When I queried the company this week, before it changed its policy, I noted that if it wouldn’t tell people which establishments were suspect, people would have no choice but to guess. The truly paranoid, presumably, would stop using American Express cards altogether.

But American Express couldn’t possibly go public with such a list. If it did, the merchants on the list, who generally pay the company a lot of money to accept its cards, would have a fit and hurl their Amex terminals into the nearest body of water.

Now, the company says that there never was such a list. So what about the language in its letters to cardholders, which calls out particular “establishments” where cardholders had shopped, I asked. Well, apparently that was all just a big misunderstanding, despite the number of people who must have been in on drafting the notes in the first place.

American Express wouldn’t have been the first company to try cordoning off certain industries. Last year, CompuCredit, a subprime lender, got in trouble with the Federal Trade Commission for failing to disclose that it could reduce customers’ credit lines for using their cards at various establishments.

What was on CompuCredit’s no-go list? Marriage counselors, tire retreading and repair shops, bars and nightclubs, pool halls, pawnshops and massage parlors, among others.

Robert Manning, a longtime critic of the industry and the author of “Credit Card Nation,” also pointed out that American Express ran the risk of discouraging a lot of virtuous behavior. “If someone shops at the Dollar Store, he’s a prudent steward of his financial resources, but the blunt instruments at Amex suggest that he’s changing his financial behavior,” he said. “There’s this ecological fallacy that if I suddenly make a charge at Wal-Mart, my line of credit would get bumped down.”

But while American Express has pulled back from snooping on your shopping, it’s still paying attention to other ways you spend. In one presentation to analysts, it noted that people with multiple residences and multiple mortgages used to be a good bet. Now, the reverse is true.

The company is also using credit reports to identify your mortgage lender. If it’s a subprime lender or one that has gone bankrupt, that could affect the size of your credit line. Borrowers do not necessarily have a say in determining who ends up owning or servicing their mortgage, though. Ms. Korchak, the American Express spokeswoman, said that customers should call the company if they think there is any confusion about the identity of their original lender.

American Express has also been looking at the health of the industries where its small-business cardholders work. If you’re a dentist, say, you may have less trouble with the card company than if you work in construction or finance. Al Kelly, the company’s president, said in a presentation in August that it had made changes in credit limits “by looking at industries that are facing, or might face, incremental stress.” The “might face” could encompass all sorts of industries of the company’s choosing.

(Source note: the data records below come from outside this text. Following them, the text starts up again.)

$ cat src/rtl/mips_pkg.sv
// mips_pkg: shared access-size encodings and load/store FSM state type.
//   SIZE_BYTE / SIZE_HALF / SIZE_WORD : req_size encodings (2'b11 is illegal)
//   lsu_state_t                       : IDLE, ACCESS, MERGE, RESP
package mips_pkg;
    localparam logic [1:0] SIZE_BYTE = 2'b00;
    localparam logic [1:0] SIZE_HALF = 2'b01;
    localparam logic [1:0] SIZE_WORD = 2'b10;
    typedef enum logic [1:0] {IDLE, ACCESS, MERGE, RESP} lsu_state_t;
endpackage

$ cat src/rtl/lsu_lane_align.sv
// lsu_lane_align: big-endian byte/half/word lane extraction and merge.
//   word   : full memory word
//   offset : byte offset within the word
//   size   : access size (SIZE_BYTE/HALF/WORD)
//   sgn    : sign-extend extracted byte/half
//   wdata  : right-justified store data
//   rdata  : extracted, extended load data
//   merged : word with the addressed lane replaced by wdata
module lsu_lane_align
    import mips_pkg::*;
(
    input  logic [31:0] word,
    input  logic [1:0]  offset,
    input  logic [1:0]  size,
    input  logic        sgn,
    input  logic [31:0] wdata,
    output logic [31:0] rdata,
    output logic [31:0] merged
);
    logic [4:0]  sh;
    logic [31:0] shifted;
    logic [31:0] mask;
    // Big-endian: byte offset o sits (3-o) bytes up, half offset o sits (2-o) bytes up.
    assign sh      = size == SIZE_BYTE ? {~offset, 3'b000} :
                     size == SIZE_HALF ? {~offset[1], 4'b0000} : 5'd0;
    assign shifted = word >> sh;
    assign rdata   = size == SIZE_BYTE ? {{24{sgn & shifted[7]}}, shifted[7:0]} :
                     size == SIZE_HALF ? {{16{sgn & shifted[15]}}, shifted[15:0]} : word;
    assign mask    = size == SIZE_BYTE ? 32'h0000_00ff << sh :
                     size == SIZE_HALF ? 32'h0000_ffff << sh : 32'hffff_ffff;
    assign merged  = (word & ~mask) | ((wdata << sh) & mask);
endmodule

$ cat src/rtl/load_store_unit.sv
// load_store_unit: byte/half/word loads and stores over a word-only data memory.
//   clk, reset       : clock, synchronous active-high reset
//   req_*            : valid/ready request (write, size, signed, byte address, store data)
//   resp_valid       : one-cycle completion pulse, resp_error valid alongside it
//   resp_rdata       : extended load data, held until the next load completes
//   mem_*            : word-aligned address, write strobe/data, combinational read data
module load_store_unit
    import mips_pkg::*;
(
    input  logic        clk,
    input  logic        reset,
    input  logic        req_valid,
    output logic        req_ready,
    input  logic        req_write,
    input  logic [1:0]  req_size,
    input  logic        req_signed,
    input  logic [31:0] req_addr,
    input  logic [31:0] req_wdata,
    output logic        resp_valid,
    output logic [31:0] resp_rdata,
    output logic        resp_error,
    output logic        mem_write_enable,
    output logic [31:0] mem_address,
    output logic [31:0] mem_write_data,
    input  logic [31:0] mem_read_data
);
    lsu_state_t  state, state_next;
    logic [31:0] addr_q, wdata_q, merge_q;
    logic [1:0]  size_q;
    logic        write_q, signed_q, err_q;
    logic        req_err, accept, sub_store;
    logic [31:0] lane_rdata, lane_merged;

    assign req_err   = req_size == 2'b11 || (req_size == SIZE_HALF && req_addr[0]) ||
                       (req_size == SIZE_WORD && req_addr[1:0] != 2'b00);
    assign req_ready = state == IDLE;
    assign accept    = req_valid && req_ready;
    assign sub_store = write_q && size_q != SIZE_WORD;

    lsu_lane_align u_align (
        .word   (mem_read_data),
        .offset (addr_q[1:0]),
        .size   (size_q),
        .sgn    (signed_q),
        .wdata  (wdata_q),
        .rdata  (lane_rdata),
        .merged (lane_merged)
    );

    always_comb begin
        state_next = state;
        case (state)
            IDLE:    state_next = accept ? (req_err ? RESP : ACCESS) : IDLE;
            ACCESS:  state_next = sub_store ? MERGE : RESP;
            MERGE:   state_next = RESP;
            default: state_next = IDLE;
        endcase
    end

    // Outputs are decoded from state; gating with reset keeps the reset cycle silent.
    assign resp_valid       = !reset && state == RESP;
    assign resp_error       = resp_valid && err_q;
    assign mem_write_enable = !reset && ((state == ACCESS && write_q && size_q == SIZE_WORD) ||
                                         state == MERGE);
    assign mem_write_data   = state == MERGE ? merge_q : wdata_q;
    assign mem_address      = {addr_q[31:2], 2'b00};

    always_ff @(posedge clk) begin
        if (reset) begin
            state      <= IDLE;
            addr_q     <= '0;
            wdata_q    <= '0;
            merge_q    <= '0;
            size_q     <= '0;
            write_q    <= 1'b0;
            signed_q   <= 1'b0;
            err_q      <= 1'b0;
            resp_rdata <= '0;
        end else begin
            state <= state_next;
            if (accept) begin
                addr_q   <= req_addr;
                wdata_q  <= req_wdata;
                size_q   <= req_size;
                write_q  <= req_write;
                signed_q <= req_signed;
                err_q    <= req_err;
            end
            if (state == ACCESS && !write_q) resp_rdata <= lane_rdata;
            if (state == ACCESS) merge_q <= lane_merged;
            if (state == RESP) err_q <= 1'b0;
        end
    end
endmodule

$ cat config.mk
export PLATFORM = sky130hd
export DESIGN_NAME = load_store_unit
export DESIGN_NICKNAME = d
export VERILOG_FILES = /design/src/rtl/mips_pkg.sv /design/src/rtl/lsu_lane_align.sv /design/src/rtl/load_store_unit.sv
export SDC_FILE = /design/constraint.sdc
export NUM_CORES = 1
export LEC_CHECK = 0
export CAP_MARGIN = 20
export CORE_MARGIN = 2
export CORE_UTILIZATION = 48
export DETAILED_ROUTE_END_ITERATION = 8
export PLACE_DENSITY = 0.89
export SYNTH_ARGS = -nofsm -noshare
export SYNTH_HDL_FRONTEND = slang
export SYNTH_HIERARCHICAL = 1
export SYNTH_SLANG_ARGS = --single-unit
$ cat constraint.sdc
create_clock -name clk -period 3.8 [get_ports clk]
set_input_delay 0.95 -clock clk [delete_from_list [all_inputs] [get_ports clk]]
set_output_delay 0.95 -clock clk [all_outputs]
set_load 0.05 [all_outputs]
==> results.txt, run 1 <==
status = complete, no violations
Skew-Pair Late Insertion Delay = 0.42 ns
overall power = 6.807 mW
Worst Path Buf+Inv = 1
HP Class = reg -> reg
crit share post-route = 0.7811
Async SR Flop Fraction = 0
CP cell instances = or2_2, inv_2, ha_1, a221oi_2, mux2_2, mux2i_1, nor2_1
mapped cell area = 7062 sq um
Longest Clk Path Bufs = 2
CTS tree = built
Peak VDD IR = 0.3754 mV
met3 wire len = 2.166 mm
Num CTS Buffers = 17
number of gates resized after CTS = 0
Worst-Margin Slew = 1.124 ns
first-pass GRT wire length = 33.89 mm
Die H = 125.3 um
antenna cells = 0
fin crit period = 2.968 ns
setup TNS = 0 ns
FP Rows = 44
Placer Congestion = 0.8831
number of max-cap violations = 0
CP top delay family = compound AO/OA/AOI/OAI gates
IO buf count = 200
unrepaired setup endpoints after global routing = false
Initial DRT Pass Iterations = 6
Cell Pwr Density = 728.2 nW/um^2
P&R area growth vs syn = 32.37%
htree depth = 4
Ys Warns = 6
clock tree root driver cell = clkbuf_16
Max Fanout on Critical Path = 19
post-DR wirelength/cell = 17.67 um
required time worst endpoint = 4.09 ns
share of cells above drive strength 1 = 0.1343
Max-slew headroom = 0.2504
count of final hold-check violations = 0
via count = 6,963
Top Layer Used = met4
core area = 14,480 sq um
CP Capture Type = flip-flop
met2 routed WL = 9.798 mm
M1 wire length = 8.548 mm
Seq/Total Area, Yosys = 0.3827
# DRC = 0
Fillers = 1,191
fin. max-slew vios = 0
vias in the first global route = 6,558
DR iter-0 viols = 961
Post-Synthesis Cells = 892
Avg Vias per Cell = 5.712
Starting Density = 0.4877
pin count of the biggest net entering global routing = 91
Tot GR Track Use = 0.2684
die area = 15,700 sq um
I/O Pins = 203
Routed Antenna Nets = 0
leak pwr = 3.711 nW
CTS Hold Bufs = 0
fmax = 336.9 MHz
initial antenna violation count = 0
number of flops mapped to enable cells by yosys = 0
Die X = 125.3 um
Clock Sinks = 135
crit start category = flip-flop
Post-Route WL = 21.54 mm
Crit Path Class = reg -> reg
Setup-failing EPs final = 0
Slowest cell on crit path = a221oi_2
post-CTS setup buffers = 0
Yosys cell types = 41
predominant post-synthesis flop cell = dfxtp_1
CTS clk-pin slew, worst paths = 0.06 ns
grt total ovfl = 0
Layout Nets = 1,130
mean post-synth cell area = 7.917 sq um
clk_skew = 0.005545 ns
detailed placement HPWL = 14.88 mm
arrival time at the worst endpoint = 3.26 ns
CP max stage delay = 0.67 ns
Yosys reg bits = 135
-- area by class of cell --
type	instances	area (sq um)	area share
Multi-Input combinational cell	651	3744	0.4005
Sequential cell	135	2703	0.2891
Timing Repair Buffer	212	2022	0.2163
Tap cell	184	230.2	0.02463
Clock buffer	19	452.9	0.04845
Clock inverter	13	177.7	0.01901
Inverter	5	18.77	0.002008
-- flip-flops by register name (all words and copies together) (netlist names), 2 cells and up --
signal / flops
wdata_q: 32
state: 2
merge_q: 32
size_q: 2
addr_q: 32
resp_rdata: 32
-- through the flow --
step	cell area, sq um	util	hold WS [ns]	setup slack [ns]	std cells
after floorplan	7066	-	0.4367	0.4904	893
after global placement	8690	0.6002	0.4414	0.6992	1186
after detailed placement	8690	0.6002	0.4464	0.6391	1186
after CTS	9320	0.6437	0.4542	0.8522	1218
after global routing	9348	0.6456	0.4715	0.7270	1219
final	9348	0.6456	0.4520	0.8320	1219
-- cell usage in the layout, fill, tap and decap left out, drive strengths merged, types with 19 or more instances in the layout --
master | netlist | layout
a21oi | 120 | 120
mux2i | 64 | 64
dfxtp | 135 | 135
nand2 | 261 | 261
mux2 | 40 | 40
clkbuf | 25 | 19
clkdlybuf4s50 | 0 | 164
buf | 77 | 48
nor2 | 36 | 36
o21ai | 43 | 43
-- metal layers --
layer | track usage | up-vias
met4 | 0.1412 | 0
met3 | 0.07018 | 90
met5 | 0 | -
met1 | 0.3381 | 3193
li1 | - | 3245
met2 | 0.4233 | 435
-- Yosys cell counts (5+ instances only) --
library cell	count	area [sq um]
ha_1	5	62.56
nor2b_1	9	56.30
nand2_1	261	979.7
mux2_2	40	450.4
nor2_1	36	135.1
a21oi_1	119	595.6
clkbuf_1	25	93.84
o2bb2ai_1	8	70.07
mux2i_1	64	640.6
dfxtp_1	135	2703
o22a_1	8	70.07
o21ai_0	43	215.2
a22oi_1	8	60.06
buf_6	5	56.30
buf_2	31	155.2
o22ai_1	7	43.79
nand3_1	9	45.04
buf_4	41	307.8
-- path summary, 6_finish.rpt --
path         startpoint     endpoint  slack (ns)  cells past startpoint
max           size_q[1]  merge_q[23]        0.83                      7
min           addr_q[4]    addr_q[4]        0.45                      2
max reg2reg   size_q[1]  merge_q[23]        0.83                      7
min reg2reg   addr_q[4]    addr_q[4]        0.45                      2
-- report_power, final --
part / switching [mW] / internal [mW] / total [mW]
sequential: 0.243 / 1.70 / 1.94
combinational: 1.98 / 1.13 / 3.12
clock: 0.621 / 1.13 / 1.75
total: 2.85 / 3.96 / 6.81
-- tightest hold or removal path, stage by stage (launching register included) --
cell and delay, ns:
dfxtp_1 0.30, nand2_1 0.05, a21oi_1 0.05
-- kinds of logic after synthesis --
family / count (synthesis) / synth area share
AO/OA/AOI/OAI: 210 / 0.1754
adder cells (fa/ha/maj): 5 / 0.008859
buffers and inverters: 107 / 0.08947
flip-flops: 135 / 0.3827
multiplexers: 104 / 0.1545
other: 1 / 0.0005310
AND/OR/NAND/NOR: 330 / 0.1885
Power figures use the tool's default switching activity.
==> inputs of run 2 (changes only) <==
clock period = 2.9 ns   (was 3.8 ns; I/O delays follow)
==> run 2 against run 1 <==
- hold slack lost 0.0014 ns
- largest power group unchanged
- cell count grew 0.90%
- die area is the same
- critical path type is now reg -> out
- total power grew 33%
- clock power grew 19%
- critical path depth shrank 2
==> results.txt, run 2 (same netlist as run 1, synthesis figures left out) <==
Avg Vias per Cell = 5.667 (was 5.712)
end of the worst register-to-register path = merge_q[22] (was merge_q[23])
Setup-failing EPs final = 0 (unchanged)
Switching Share = 0.4169 (was 0.4186)
required time worst endpoint = 2.17 ns (was 4.09 ns)
Worst-Margin Slew = 1.108 ns (was 1.124 ns)
most frequent cells in the layout = 260 x nand2_1, 164 x clkdlybuf4s50_1, 135 x dfxtp_1 (unchanged)
clk_skew = 0.005739 ns (was 0.005545 ns)
P&R area growth vs syn = 38.66% (was 32.37%)
crit start category = flip-flop (unchanged)
Peak VDD IR = 0.5148 mV (was 0.3754 mV)
antenna cells = 0 (unchanged)
post-DR wirelength/cell = 17.57 um (was 17.67 um)
IO buf count = 200 (unchanged)
number of max-cap violations = 0 (unchanged)
FP Rows = 44 (unchanged)
R2R Setup Slk = 0.45 ns (was 0.83 ns)
CP top delay family = buffers and inverters (was compound AO/OA/AOI/OAI gates)
CTS Hold Bufs = 0 (unchanged)
DR iter-0 viols = 1,013 (was 961)
crit share post-route = 0.9394
Initial DRT Pass Iterations = 5 (was 6)
die area = 15,700 sq um (unchanged)
Tot GR Track Use = 0.2707 (was 0.2684)
CP Capture Type = primary output (was flip-flop)
switching power = 3.781 mW (was 2.849 mW)
share of cells above drive strength 1 = 0.1415 (was 0.1343)
Internal = 5.289 mW (was 3.957 mW)
Logic pwr share = 0.492 (was 0.458)
Final Cell Area = 9792 sq um (was 9348 sq um)
via count = 6,971 (was 6,963)
Post-DP Area = 9218 sq um (was 8690 sq um)
Cells after DPL = 1,198 (was 1,186)
initial antenna violation count = 0 (unchanged)
Sequential Power Share = 0.278 (was 0.285)
vias in the first global route = 6,506 (was 6,558)
count of final hold-check violations = 0 (unchanged)
Routed Antenna Nets = 0 (unchanged)
Hold Path Depth = 2 (unchanged)
Clock power frac = 0.230 (was 0.257)
overall power = 9.070 mW (was 6.807 mW)
I/O Pins = 203 (unchanged)
Num CTS Buffers = 17 (unchanged)
status = complete, no violations (unchanged)
Worst Path Buf+Inv = 3 (was 1)
fmax = 367.1 MHz
Skew-Pair Late Insertion Delay = 0.41 ns (was 0.42 ns)
core area = 14,480 sq um (unchanged)
pin count of the biggest net entering global routing = 107 (was 91)
Layout Nets = 1,141 (was 1,130)
arrival time at the worst endpoint = 2.00 ns (was 3.26 ns)
Fillers = 1,123 (was 1,191)
Register Area = 2703 sq um (unchanged)
Placer Congestion = 0.9119 (was 0.8831)
Starting Density = 0.4877 (unchanged)
# DRC = 0 (unchanged)
r2r startpoint = size_q[1] (unchanged)
first-pass GRT wire length = 34.04 mm (was 33.89 mm)
clock tree root driver cell = clkbuf_16 (unchanged)
HP Start = addr_q[31] (was addr_q[4])
Min-Delay Endpoint = addr_q[31] (was addr_q[4])
WHS = 0.4506 ns (was 0.4520 ns)
Max-slew headroom = 0.2615 (was 0.2504)
fin. max-slew vios = 0 (unchanged)
Max Fanout on Critical Path = 34 (was 19)
grt total ovfl = 0 (unchanged)
fin cells = 1,230 (was 1,219)
Die H = 125.3 um (unchanged)
Die X = 125.3 um (unchanged)
HP Class = reg -> reg (unchanged)
fin crit period = 2.724 ns
Crit Path Class = reg -> out (was reg -> reg)
Slowest cell on crit path = mux2_2 (was a221oi_2)
Longest Clk Path Bufs = 2 (unchanged)
CP cell instances = inv_1, ha_1, buf_4, mux2_2, buf_12 (was or2_2, inv_2, ha_1, a221oi_2, mux2_2, mux2i_1, nor2_1)
CTS clk-pin slew, worst paths = 0.05 ns (was 0.06 ns)
detailed placement HPWL = 15.40 mm (was 14.88 mm)
CTS tree = built (unchanged)
Cell Pwr Density = 926.3 nW/um^2 (was 728.2 nW/um^2)
unrepaired setup endpoints after global routing = false (unchanged)
most common cell after layout, fill and taps aside = nand2_1 (unchanged)
leak pwr = 3.823 nW (was 3.711 nW)
setup TNS = 0 ns (unchanged)
number of gates resized after CTS = 0 (unchanged)
Post-Route WL = 21.61 mm (was 21.54 mm)
CP max stage delay = 0.45 ns (was 0.67 ns)
post-CTS setup buffers = 0 (unchanged)
Clock Sinks = 135 (unchanged)
reg2reg path depth = 8 (was 7)
htree depth = 4 (unchanged)
multi-input logic area = 3744 sq um (unchanged)
-- run 2: changes by cell type in the layout (fill, tap and decap cells not counted) --
cell / change
buf_12: +35
buf_4: -23
bufinv_16: -2
clkbuf_1: +2
clkinvlp_4: +2
buf_16: -1
clkbuf_8: -1
clkinv_2: -1
clkinv_4: -1
inv_6: +1
-- run 2: worst max-delay path by stage --
stage / endpoint / cells past startpoint / slack, ns / start
2_1_floorplan: resp_error / 3 / 0.04 / reset
3_3_place_gp: resp_rdata[14] / 8 / 0.20 / mem_read_data[31]
3_5_place_dp: resp_rdata[18] / 8 / 0.12 / mem_read_data[31]
4_1_cts: mem_write_data[23] / 5 / 0.17 / state[0]
5_1_grt: mem_write_data[23] / 5 / 0.11 / state[0]
6_report: mem_write_data[23] / 5 / 0.18 / state[0]
-- run 2: per-layer routing --
metal / GRT usage / wire length, um / up-vias
met4: 0.1216 / 773 / 0
met3: 0.06076 / 2219 / 67
li1: - / - / 3269
met5: 0 / 0 / -
met1: 0.3495 / 8475 / 3215
met2: 0.4345 / 10140 / 420
-- run 2: power by group through the flow --
| stage | Clock (mW) | Sequential (mW) | Combinational (mW) |
|---|---|---|---|
| 3_3_place_gp | 0 | 2.52 | 4.33 |
| 5_1_grt | 2.20 | 2.55 | 4.73 |
| 3_5_place_dp | 0 | 2.54 | 4.40 |
| 2_1_floorplan | 0 | 2.67 | 2.93 |
| 4_1_cts | 2.11 | 2.51 | 4.43 |
| 6_report | 2.09 | 2.52 | 4.46 |
-- run 2: worst reg2reg max path, stage by stage (launching register included) --
cell and delay [ns]:
dfxtp_1 0.31, or2_2 0.49, inv_2 0.12, ha_1 0.24
a221oi_2 0.35, buf_4 0.23, mux2_2 0.35, mux2i_1 0.16
nor2_1 0.06
-- run 2: layout make-up --
type	instances	share of cell area
Inverter	5	0.001917
Clock inverter	12	0.01303
Clock buffer	20	0.04562
Timing Repair Buffer	223	0.2576
Sequential cell	135	0.2760
Tap cell	184	0.02351
Multi-Input combinational cell	651	0.3823
-- run 2: stage by stage --
step	util	worst slack (ns)
finish	0.6763	0.1757
global placement	0.6366	0.2017
CTS	0.6763	0.1724
floorplan	-	0.04042
detailed placement	0.6366	0.1165
global route	0.6763	0.1060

So if you want to keep your credit unchanged, it now makes sense to actively manage your credit portfolio and look at it even more frequently than you do your investments.

If a card company lowers your credit limit, for instance, it can hurt your credit score, since one factor in your creditworthiness is how much of your available credit you’re using at any given time. You want that percentage to be as low as possible, so you may have to pay down debt or use your cards less.

That said, if you have a high credit limit, that may make you a target, too. American Express has said it is keeping a particularly close eye on those customers.

If it feels as if you simply can’t win here, remember that you do have choices. You can avoid credit cards in most instances. Or you can join a credit union or look to smaller banks, where better deals may be available.

Card companies presume that you’ll suck it up and pay more or adjust your spending if they change their terms on you. But because they deploy such different tactics, you have the opportunity to leave one company and patronize another.